EXERCISE AIM: Search term "flow": copy each line of the records that contains it.

Dataset entries
Background: an optimization exercise with open tools, aiming at small area, a short achievable clock period and few clock cycles per item. Do not read the settings as production practice. Where RTL was checked, it was by simulation tests only, not by an equivalence proof against the original. Power is estimated from default activity; no workload was simulated.

==> flow/design.v (excerpt) <==
module stripe_engine (
  input  wire        clk,
  input  wire        rst,
  input  wire        cmd_valid,
  output wire        cmd_ready,
  input  wire [1:0]  cmd_op,        
  input  wire [4:0]  cmd_dcount,    
  input  wire [21:0] cmd_miss,      
  input  wire        cmd_miss_p,    
  input  wire        cmd_miss_q,    
  input  wire        in_valid,
  output wire        in_ready,
  input  wire [63:0] in_data,
  output wire        res_valid,
  input  wire        res_ready,
  output reg  [2:0]  res_status,
  output reg  [4:0]  res_pos,
  output reg  [63:0] res_p,
  output reg  [63:0] res_q,
  output reg  [63:0] res_dx,
  output reg  [63:0] res_dy
);
export LEC_CHECK = 0
export CAP_MARGIN = 20
export CORE_MARGIN = 2
export CORE_UTILIZATION = 65
export PLACE_DENSITY = 0.75
export SLEW_MARGIN = 20
create_clock -name core_clock -period 15.0 [get_ports {clk}]
standard.sh (not shown) runs the stock make flow with config.mk's settings and CLKGATE_MAP_FILE= SYNTH_SCRIPT=/design/flow/synth_recipe.tcl, a recipe that flattens the netlist after the stock synthesis.
==> flow/flow/run.sh <==
#!/bin/bash
# Standard ORFS layout with a tighter repair target and small port buffers.
set -euo pipefail
bash standard.sh SETUP_SLACK_MARGIN=10.6 \
  "BUFFER_PORTS_ARGS=-buffer_cell sky130_fd_sc_hd__buf_1" finish > orfs_make.log 2>&1
Rerun with:
--- a/flow/design.v
+++ b/flow/design.v
@@ -129,20 +129,21 @@
   reg [4:0]  xr, yr;            
   reg [1:0]  nd;                
   reg [63:0] pacc, racc;        
   assign cmd_ready = cmd_ready_r;
   assign in_ready  = in_ready_r;
   wire cmd_take  = cmd_valid & cmd_ready_r;
   wire beat_d    = in_valid & rdy_d;
   wire beat_p    = in_valid & rdy_p;
   wire beat_q    = in_valid & rdy_q;
   wire missing   = rec_r & miss_r[bcnt];
+  wire first     = (bcnt == 5'd0);
   wire last_d    = (bcnt == n_r - 5'd1);
   wire [4:0] bnext = bcnt + 5'd1;
   reg [63:0] racc_x;
   integer l;
   always @(*) begin
     for (l = 0; l < 8; l = l + 1)
       racc_x[8*l +: 8] = gf_xinv(racc[8*l +: 8]);
   end
   reg        pass;              
   reg        ldone;             
@@ -258,21 +259,21 @@
       end
       if (pass && ldone && !sact) begin
         pass <= 1'b0;
         rv   <= 1'b1;
       end
       if (rv && res_ready)
         rv <= 1'b0;
     end
   end
   always @(posedge clk) begin
-    if (cmd_ready_r) begin
+    if (cmd_take) begin
       rec_r  <= (cmd_op == 2'd1);
       chk_r  <= (cmd_op == 2'd2);
       n_r    <= cmd_dcount;
       miss_r <= cmd_miss;
       mp_r   <= cmd_miss_p;
       mq_r   <= cmd_miss_q;
       bcnt   <= 5'd0;
       nd     <= 2'd0;
     end
     if (beat_d) begin
@@ -352,29 +353,24 @@
         if (!spnz && !sqnz)      res_status <= ST_OK;
         else if (!spnz)          res_status <= ST_QBAD;
         else if (!sqnz)          res_status <= ST_PBAD;
         else if (!bad && xfound) begin
           res_status <= ST_DBAD;
           res_pos    <= xpos;
         end else                 res_status <= ST_LOST;
       end
     end
   end
-  wire [63:0] gd = in_data & {64{beat_d & ~missing}};
   always @(posedge clk) begin
-    if (cmd_ready_r) begin
-      pacc <= 64'd0;
-      racc <= 64'd0;
-    end else begin
-      pacc <= pacc ^ gd;
-      racc <= racc ^ ({64{beat_d}} & (racc_x ^ racc)) ^ gd;
-    end
+    pacc <= ((beat_d & first) ? 64'd0 : pacc) ^ ((beat_d & ~missing) ? in_data : 64'd0);
+    if (beat_d)
+      racc <= (first ? 64'd0 : racc_x) ^ (missing ? 64'd0 : in_data);
   end
   always @(posedge clk) begin
     s_u <= sp ^ mq ^ mr;
     s_x <= x1;
   end
   always @(posedge clk) begin
     if (rdy_p) begin
       res_p  <= in_data;
       res_dx <= pacc;
       res_dy <= racc;
Power came out higher by 10%.
Global-route usage came out higher by 0.30 points.
Final cell count came out lower by 2.0%.
Design area came out higher by 0.69%.
Sequential power came out higher by 12%.
Wire length came out higher by 1.9%.
Combinational power came out higher by 26%.
Via count barely changes.
Area after synthesis came out higher by 0.71%.
Core utilization came out higher by 0.35 points.
Register-to-register slack is worse by 0.04 ns.
Sequential share of layout area came out higher by 1.6 points.
Testbench counts after the change, summed over its fixed seeds: cycles 37,082, items 1,920.
Function not checked in the first run of this note: the RTL went through the layout flow alone.

==> separate check: timing with driven ports <==
How much do the figures lean on ideal ports? The routed layouts below were timed once more, with nothing changed but the port constraints.
Step 1 (the two cells are an assumption about what drives the block):
set clk [get_ports {clk}]
set_driving_cell -lib_cell sky130_fd_sc_hd__clkbuf_16 $clk
set_driving_cell -lib_cell sky130_fd_sc_hd__buf_2 [delete_from_list [all_inputs] $clk]
Step 2 adds t to the input delays and takes it off the output delays; t is the mean of the earliest and latest rising clock arrival at the registers after step 1. Input paths then give back, and output paths get back, about the clock's delay inside the block.
Slacks: ideal ports / drivers / drivers and shift; pairs: ideal ports / drivers.
run | shift t [ns] | setup slack, ns | worst setup path after step 2 | clock arrival spread, ns
the first run | 0.670 | 10.596 / 10.537 / 10.026 | input to register | 0.036 / 0.036
the second run | 0.660 | 10.605 / 10.547 / 10.193 | input to register | 0.077 / 0.076
After both steps every run listed still meets setup and hold. The setup slack of the first run, which loses most, moves by -0.059 ns with the drivers and by -0.570 ns with both steps.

SOLUTION FOR THIS TASK:
==> flow/design.v (excerpt) <==
standard.sh (not shown) runs the stock make flow with config.mk's settings and CLKGATE_MAP_FILE= SYNTH_SCRIPT=/design/flow/synth_recipe.tcl, a recipe that flattens the netlist after the stock synthesis.
==> flow/flow/run.sh <==
--- a/flow/design.v
+++ b/flow/design.v
Function not checked in the first run of this note: the RTL went through the layout flow alone.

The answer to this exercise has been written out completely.